Yazar Koyuncu, içki konusunu İslam’ın ilk dönem uygulamalarından itibaren anlatmayı tercih etmiş. Bu yaklaşım, okuyucunun bütüncül bir şekilde resmin tamamını görmesine fayda sağlıyor. Genel uygulamada, içki içmenin Müslümanlar için haram olduğu kesin bir dille öteden beri tavizsiz olarak kabul edilmektedir. Kur’an ayetleriyle tedrici olarak haram edilmiş olması, Müslümanların keyfi olarak içki içmesinin önündeki kapıları tartışmasız şekilde kapatmıştır. Bu nedenle, aksi yönde davrananlara yaptırım uygulanması esastır. Bir İslam devletinde konunun gündeme gelmesi, o ülkede yaşayan gayrimüslimlerin hayatlarına ve hukukuna ilişkin olması bakımından önem taşımaktadır. Gayrimüslimlerin bir İslam devletinde zimmet akdiyle yaşaması, onlar açısından bazı hakların doğmasına sebep olur. Siyasi, kamusal ve medeni hakların yanında tanınan dini hakların bir sonucu olarak dinlerinin kendilerine izin verdiği yeme içme alışkanlıklarına karışılmaması da temel bir hak olarak kabul edilmiştir. Dolayısıyla domuz eti yemeleri, içki içmeleri bir ihtilaf meselesi olmamıştır. Burada kamusal alanda açıktan içki içilmemesi, açıktan içki ve domuz ticareti yapılmaması kuralının önemle gözetildiğini belirtmek gerekir (s. 30).

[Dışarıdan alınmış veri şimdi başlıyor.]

==> flow/design.v <==
module spi_port (
    input wire clk,                
    input wire rst_n,              
    input wire spi_clk,           
    input wire spi_mosi,          
    output wire spi_miso,         
    input wire spi_cs_n,          
    output reg [15:0] capture_reg
);
    reg [15:0] shift_reg;          
    reg cs_n_prev;                 
    always @(posedge clk or negedge rst_n) begin
        if (!rst_n) begin
            shift_reg <= 16'b0;
            capture_reg <= 16'b0;
            cs_n_prev <= 1'b1;
        end else begin
            cs_n_prev <= spi_cs_n;
            if (!spi_cs_n) begin
                shift_reg <= {shift_reg[14:0], spi_mosi};
            end else if (cs_n_prev == 1'b0 && spi_cs_n == 1'b1) begin
                capture_reg <= shift_reg;
            end
        end
    end
    assign spi_miso = 1'b0;
    wire _unused_spi_clk = spi_clk;
endmodule
module config_memory #(
    parameter NUM_ADDRESSES = 8  
)(
    input wire clk,                    
    input wire rst_n,                  
    input wire [7:0] addr,             
    input wire [7:0] data_in,          
    input wire wr_en,                  
    input wire rd_en,                  
    output reg [7:0] data_out         
);
    reg [7:0] memory [0:NUM_ADDRESSES-1];  
    integer i;
    always @(posedge clk or negedge rst_n) begin
        if (!rst_n) begin
            for (i = 0; i < NUM_ADDRESSES; i = i + 1) begin
                memory[i] <= 8'b0;
            end
        end else if (wr_en && addr < NUM_ADDRESSES) begin
            memory[addr[2:0]] <= data_in;
        end
    end
    always @(posedge clk) begin
        if (rd_en) begin
            data_out <= (addr < NUM_ADDRESSES) ? memory[addr[2:0]] : 8'b0;
        end
    end
endmodule
module demux1to2 (
    input wire clk,                
    input wire rst_n,              
    input wire [7:0]sel,     
    input wire [7:0] d,            
    output wire [7:0] a,
    output wire [7:0] b            
);
    reg [7:0] a_hold;
    reg [7:0] b_hold;
    always @(posedge clk or negedge rst_n) begin
        if (!rst_n) begin
            a_hold <= 8'b0;
            b_hold <= 8'b0;
        end else begin
            case(sel)
                8'd0: a_hold <= d;
                8'd1: b_hold <= d;
                default: ;
            endcase
        end
    end
    assign a = (sel == 8'd0) ? d : a_hold;
    assign b = (sel == 8'd1) ? d : b_hold;
endmodule
module decimator (
    input wire clk,                
    input wire rst,                
    input wire [7:0] decimation_ratio,  
    input wire data,               
    output reg out,               
    output reg dec_clk            
);
    reg [7:0] counter;           
    always @(posedge clk or posedge rst) begin
        if (rst) begin
            counter <= 8'b0;
            out <= 1'b0;
            dec_clk <= 1'b0;
        end else begin
            if (decimation_ratio == 8'b1) begin
                out <= data;
            end else begin
                counter <= counter + 1;
                if (counter >= decimation_ratio-1) begin
                    counter <= 8'b0;
                    out <= data;
                    dec_clk <= ~dec_clk;
                end
            end
        end
    end
endmodule
module buffer #(
    parameter MAX_LENGTH = 256
)(
    input wire clk,             
    input wire rst,             
    input wire en,              
    input wire data_1,          
    input wire data_2,          
    input wire [7:0] length,    
    output reg [7:0] corr,      
    output reg pos,
    output reg neg
);
    reg [MAX_LENGTH-1:0] shift_reg_1;
    reg [MAX_LENGTH-1:0] shift_reg_2;
    reg [7:0] corr_neg;
    reg [7:0] corr_pos;
    integer i;
    always @(posedge clk or posedge rst) begin
        if (rst) begin
            shift_reg_1 <= {MAX_LENGTH{1'b0}};
            shift_reg_2 <= {MAX_LENGTH{1'b0}};
            pos <= 1'b0;
            neg <= 1'b0;
            corr <= 8'b0;
            corr_neg <= 8'b0;
            corr_pos <= 8'b0;
        end else if (en) begin
            shift_reg_1 <= {shift_reg_1[MAX_LENGTH-2:0], data_1};
            shift_reg_2 <= {shift_reg_2[MAX_LENGTH-2:0], data_2};
            corr <= corr + (data_1 ^ data_2) - (shift_reg_1[MAX_LENGTH - 1] ^ shift_reg_2[MAX_LENGTH - 1]) ;
            if (length > 1) begin
                corr_neg <= corr_neg + (shift_reg_1[0] ^ data_2) - (shift_reg_1[MAX_LENGTH - 1] ^ shift_reg_2[MAX_LENGTH - 2]);
                corr_pos <= corr_pos + (data_1 ^ shift_reg_2[0]) - (shift_reg_1[MAX_LENGTH - 2] ^ shift_reg_2[MAX_LENGTH - 1]);
            end
            if (corr_neg < corr_pos) begin
                neg <= 1'b1;
                pos <= 1'b0;
            end else if (corr_pos < corr_neg) begin
                pos <= 1'b1;
                neg <= 1'b0;
            end else begin
                pos <= 1'b0;
                neg <= 1'b0;
            end
        end
    end
endmodule
module top_module(
    input wire clk,
    input wire rst,
    input wire spi_mosi,
    input wire spi_cs_n,
    input wire mic_data_1,
    input wire mic_data_2,
    output wire [7:0] out,
    output wire pos,
    output wire neg
);
wire [7:0] addr;
wire [7:0] value;
wire wr_en = 1;
wire rd_en = 1;
wire [7:0] mem_out;
wire [7:0] decimation_ratio;
wire dec_data_1;
wire dec_data_2;
wire dec_clk;
wire [7:0] filter_length;
wire [7:0] filter_out;
wire [15:0] capture_reg;
wire dummy;
wire dummy2;
wire corr_dec_en;
assign addr = capture_reg[15:8];
assign value = capture_reg[7:0];
    spi_port u_spi_port(
        .clk(clk),
        .rst_n(!rst),
        .spi_clk(clk),
        .spi_mosi(spi_mosi),
        .spi_miso(dummy),
        .spi_cs_n(spi_cs_n),
        .capture_reg(capture_reg)
    );
    config_memory u_memory(
        .clk(clk),            
        .rst_n(!rst),          
        .addr(addr),     
        .data_in(value),  
        .wr_en(wr_en),          
        .rd_en(rd_en),          
        .data_out(mem_out) 
    );
    demux1to2 u_demux1to2(
        .clk(clk),
        .rst_n(!rst),
        .sel(addr),
        .d(mem_out),
        .a(decimation_ratio),  
        .b(filter_length)
    );
    decimator u_decimator_1(
        .clk(clk),              
        .rst(rst),              
        .decimation_ratio(decimation_ratio),
        .data(mic_data_1),             
        .out(dec_data_1),              
        .dec_clk(dec_clk)           
    );
    decimator u_decimator_2(
        .clk(clk),              
        .rst(rst),              
        .decimation_ratio(decimation_ratio),
        .data(mic_data_2),             
        .out(dec_data_2),              
        .dec_clk(dummy2)           
    );
    buffer u_buffer(
        .clk(clk),         
        .rst(rst),         
        .en(corr_dec_en),
        .data_1(dec_data_1),        
        .data_2(dec_data_2),        
        .length(filter_length),
        .corr(out),
        .pos(pos),
        .neg(neg)   
    );
reg dec_clk_q;
always @(posedge clk or posedge rst) begin
    if (rst) dec_clk_q <= 1'b0;
    else dec_clk_q <= dec_clk;
end
assign corr_dec_en = (decimation_ratio == 8'b1) | (dec_clk & ~dec_clk_q);
endmodule
Settings: LEC_CHECK=0, CAP_MARGIN=20, CORE_MARGIN=2, CORE_UTILIZATION=40, SLEW_MARGIN=20; clock period 8.0 ns.
run.sh (not shown) runs the stock make flow with config.mk's settings and CLKGATE_MAP_FILE=.
The first run completed without violations.
==> next run, changes <==
- ABC_AREA: not set -> 1
- CORE_UTILIZATION: 40 -> 72
- CTS_CLUSTER_DIAMETER: not set -> 393
- CTS_CLUSTER_SIZE: not set -> 10
- clock period: 8.0 -> 2.81 ns (I/O delays scaled with it)
With this change the flow produced a layout that fails on negative setup slack; core utilization goes up by 37 points; power goes up to 2.7 times its value; die size goes down by 44%; hold slack loses 0.062 ns; clock-buffer cell count goes down by 20.
==> next run, changes <==
- CTS_CLUSTER_DIAMETER: 393 -> not set
- CTS_CLUSTER_SIZE: 10 -> not set
- clock period: 2.81 -> 3.06 ns (I/O delays scaled with it)
Now the flow completed without violations.
Critical path depth does not change.
Via count drops by 2.7%.
Power shrinks by 12%.
Count of clock-buffer cells in the layout came out higher by 7.
Core utilization decreases by 1.6 points.
First-iteration DRC count fell by 10%.
Design area went down by 1.9%.
Synthesized cell count is unchanged.
Routed wire length falls by 7.8%.
==> next run, changes <==
- ABC_AREA: 1 -> not set
- CORE_UTILIZATION: 72 -> 70
- SETUP_SLACK_MARGIN: not set -> -0.51
- clock period: 3.06 -> 7.03 ns (I/O delays scaled with it)
Synthesized cell count came out lower by a few percent.
Non-clock buffer count went down by 33.
Routed wire length shrinks by roughly a tenth.
Global-route usage shrinks by 2.5 points.

========
// top_module: RTL as listed in full above, without the edits since
export LEC_CHECK = 0
export CAP_MARGIN = 20
export CORE_MARGIN = 2
export CORE_UTILIZATION = 72
export CTS_CLUSTER_DIAMETER = 355
export CTS_CLUSTER_SIZE = 29
export GPL_ROUTABILITY_DRIVEN = 0
export MAX_ROUTING_LAYER = met5
export MIN_ROUTING_LAYER = met1
export PLACE_DENSITY_LB_ADDON = 0.01
export SETUP_SLACK_MARGIN = 0.81
export SLEW_MARGIN = 20
create_clock -name core_clock -period 2.81 [get_ports {clk}]
The baseline reached the layout checks and failed them: setup timing.
Rerun with:
CORE_UTILIZATION = 16   (was 72)
CTS_CLUSTER_DIAMETER = not set   (was 355)
CTS_CLUSTER_SIZE = not set   (was 29)
GPL_ROUTABILITY_DRIVEN = not set   (was 0)
MAX_ROUTING_LAYER = not set   (was met5)
MIN_ROUTING_LAYER = not set   (was met1)
PLACE_DENSITY_LB_ADDON = not set   (was 0.01)
SETUP_SLACK_MARGIN = not set   (was 0.81)
clock period = 5.06 ns   (was 2.81 ns; I/O delays follow)
After rerunning:
- The changed run passed the timing, design-rule and antenna checks
- sequential power came out lower by well over a third
- core utilization came out lower by 67 points
- die size came out higher to 4.4 times its value
- worst setup slack gains 1.7 ns
- non-clock buffer count came out lower by 174
- design area came out higher slightly
- combinational power came out lower by well over a third
- fmax came out lower by roughly a tenth
Rerun with:
CORE_UTILIZATION = 72   (was 16)
CTS_CLUSTER_DIAMETER = 357   (was not set)
CTS_CLUSTER_SIZE = 14   (was not set)
clock period = 2.94 ns   (was 5.06 ns; I/O delays follow)
=> The new run produced a layout that fails on setup timing; fmax went up by 15%; combinational power is higher by 120%; global-route usage climbs by 21 points; clock power went up by 22%; cell count goes down by 34%.

========
Setup of build 34:
RTL: the design.v shown in full above, as it stands there.
clock: 2.94 ns
lec_check: 0
abc_area: 1
cap_margin: 20
core_margin: 2
core_utilization: 72
cts_cluster_diameter: 357
cts_cluster_size: 14
hold_slack_margin: 0.29
place_density_lb_addon: 0.13
slew_margin: 20
Setup changes, build 34 to build 98
- CTS_CLUSTER_DIAMETER no longer set, was 357
- ABC_AREA no longer set, was 1
- PLACE_DENSITY_LB_ADDON no longer set, was 0.13
- CTS_CLUSTER_SIZE no longer set, was 14
- HOLD_SLACK_MARGIN no longer set, was 0.29
- CORE_UTILIZATION now 40, was 72
- the clock period (ns, I/O delays scaled along) now 5.06, was 2.94
Notes after the runs:
- Build 98 ran to completion and came out clean on the timing, design-rule and antenna checks.
- Between build 98 and build 34, the combined area of the multi-input logic cells is higher for build 98.
- | power | build 98 vs build 34 | 33% lower |
- Area fraction of clock buffers and clock inverters in build 98 is 2.6 points higher than in build 34
- Looking at fraction of power consumed by combinational cells, build 98 sits below build 34.
- Build 98 ended with less utilization after layout than build 34.
- Compared to build 34, build 98 shows a wider setup margin.
- First-pass GRT wire length for build 98: 3.1 mm down relative to build 34
- Power density over the cells was higher in the run labelled build 34.
- Comparing final cycle utilization of the critical path for build 98 and build 34, the smaller number came from build 98.
- The logic share of the area in build 98 sits 0.43 points above the value recorded for build 34.
- Routed length on met3 (build 98 over build 34): decrease, about 30%
The inputs of build 65 differ from those of build 98 as listed below.
- putting CTS_CLUSTER_DIAMETER at 89 where nothing was set
- putting SETUP_SLACK_MARGIN at 0.67 where nothing was set
- swapping 40 for 72 in CORE_UTILIZATION
- putting PLACE_DENSITY_LB_ADDON at 0.01 where nothing was set
- swapping 5.06 for 2.87 in the clock period (ns, I/O delays scaled along)
Findings:
Build 65: complete, dirty (negative setup slack)
Looking at sum of routed wire length over all layers, build 65 sits 120% above build 98.
Where total internal power is concerned, build 98 is better than build 65.
Placed instance area, build 65 vs build 98: up slightly
Power figures rest on the tool's default switching activity, not on a simulated workload.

“… İslam dininin Arap yarımadası dışına yayılması ile beraber İslam devletleri zimmet akdi çerçevesinde gayrimüslimlere içki üretim ve tüketim hakkı vermiştir. Ancak zaman içerisinde gayrimüslim nüfusun müslim nüfustan daha da yoğun olduğu yerlerde gayrimüslimlere, vergilerini ödemek koşulu ile içki ticareti yapmalarına da müsaade edilmiştir (s. 49).”

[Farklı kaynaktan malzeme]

job 366:
## TNS_dec_33
module TNS_dec_33(
    input wire clk,
    input wire rst_n,
    input wire [32:0] codein,
    output reg [30 - 1 : 0] dataout
    );
    wire [30 - 1 : 0] dataout_wire;
    assign dataout_wire = (codein[32]*847425747) + (codein[31]*564950498) + (codein[30]*282475249) + 
                    (codein[29]*121060821) + (codein[28]*80707214) + (codein[27]*40353607) + 
                    (codein[26]*17294403) + (codein[25]*11529602) + (codein[24]*5764801) + 
                    (codein[23]*2470629) + (codein[22]*1647086) + (codein[21]*823543) + 
                    (codein[20]*352947) + (codein[19]*235298) + (codein[18]*117649) + (codein[17]*50421) + (codein[16]*33614) + 
                    (codein[15]*16807) + (codein[14]*7203) + (codein[13]*4802) + (codein[12]*2401) + (codein[11]*1029) +
                    (codein[10]*686) + (codein[9]*343) + (codein[8]*147) + (codein[7]*98) + (codein[6]*49) +
                    (codein[5]*21) + (codein[4]*14) + (codein[3]*7) + (codein[2]*3) + (codein[1]*2) +
                    (codein[0]*1);
    always @(posedge clk or negedge rst_n) begin
        if (~rst_n) begin
            dataout <= 0;
        end
        else begin
            dataout <= dataout_wire;
        end
    end
endmodule
Size: about 1100 cells after synthesis, about 30 flip-flops, roughly 65 I/O pins.
export LEC_CHECK = 0
export ABC_AREA = 1
export CAP_MARGIN = 20
export CORE_MARGIN = 2
export CORE_UTILIZATION = 64
export CTS_CLUSTER_DIAMETER = 223
export CTS_CLUSTER_SIZE = 97
export SLEW_MARGIN = 20
create_clock -name core_clock -period 6.28 [get_ports {clk}]
run.sh (not shown) runs the stock make flow with config.mk's settings and CLKGATE_MAP_FILE=.
Although job 366 finished all stages, its layout failed final checks on negative setup slack.
## Diff of input files: job 4034 against job 366
--- a/flow/config.mk
+++ b/flow/config.mk
@@ -10,5 +10,3 @@
 export CORE_MARGIN = 2
-export CORE_UTILIZATION = 64
-export CTS_CLUSTER_DIAMETER = 223
-export CTS_CLUSTER_SIZE = 97
+export CORE_UTILIZATION = 52
 export SLEW_MARGIN = 20
Findings:
- In job 366 the implementation ran to completion but is not tape-out ready, as the final checks report negative setup slack.
- In job 4034 the implementation completed, yet the final layout does not meet the checks, the culprit being negative setup slack.
- Going from job 366 to job 4034, met2 wire length shrank by more than 10%.
- Highest attainable clock frequency went up by a few percent going from job 366 to job 4034.
- Job 4034 ended with less met1 wire length than job 366.
- Compared with job 366, job 4034 shows starting utilization of the core area lower by 12 points.
- Reported for job 366 and job 4034, total I/O pin count turned out identical to the last digit.
- Of job 366 and job 4034, job 366 shows the higher met1 usage in global routing, with job 4034 below it.
- Going from job 366 to job 4034, area of all placed cells without fillers grows by 0.84%.
- Aggregate global-route resource usage delta for job 4034 relative to job 366: 7.3 points lower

Osmanlı’da içkinin vergilendirilmesine dair uygulama, Hanefi mezhebine göre ve özellikle Ebu Hanife’nin öğrencisi Ebu Zufer’in domuzun ve içkinin vergilendirilmesi hakkındaki fetvası esas alınarak şekillenmiştir. Buna göre, Hanefi mezhebinde şaraptan vergi alınabileceği görüşü kabul edilir: “Vergilendirmenin gerekçesi ise Müslümanlar için mali bir değer taşımayan bir malın zimmiler için mali bir değeri olması ve bu malın ticaretinden gelir elde edildiği, bu gelirinse sebepsiz zenginleşmeye neden olmaması için vergilendirilmesi gerektiğidir (s. 227).” Kanunnameler incelendiğinde, bu görüş doğrultusunda hem içkiden hem de domuzdan vergi alındığı anlaşılmaktadır.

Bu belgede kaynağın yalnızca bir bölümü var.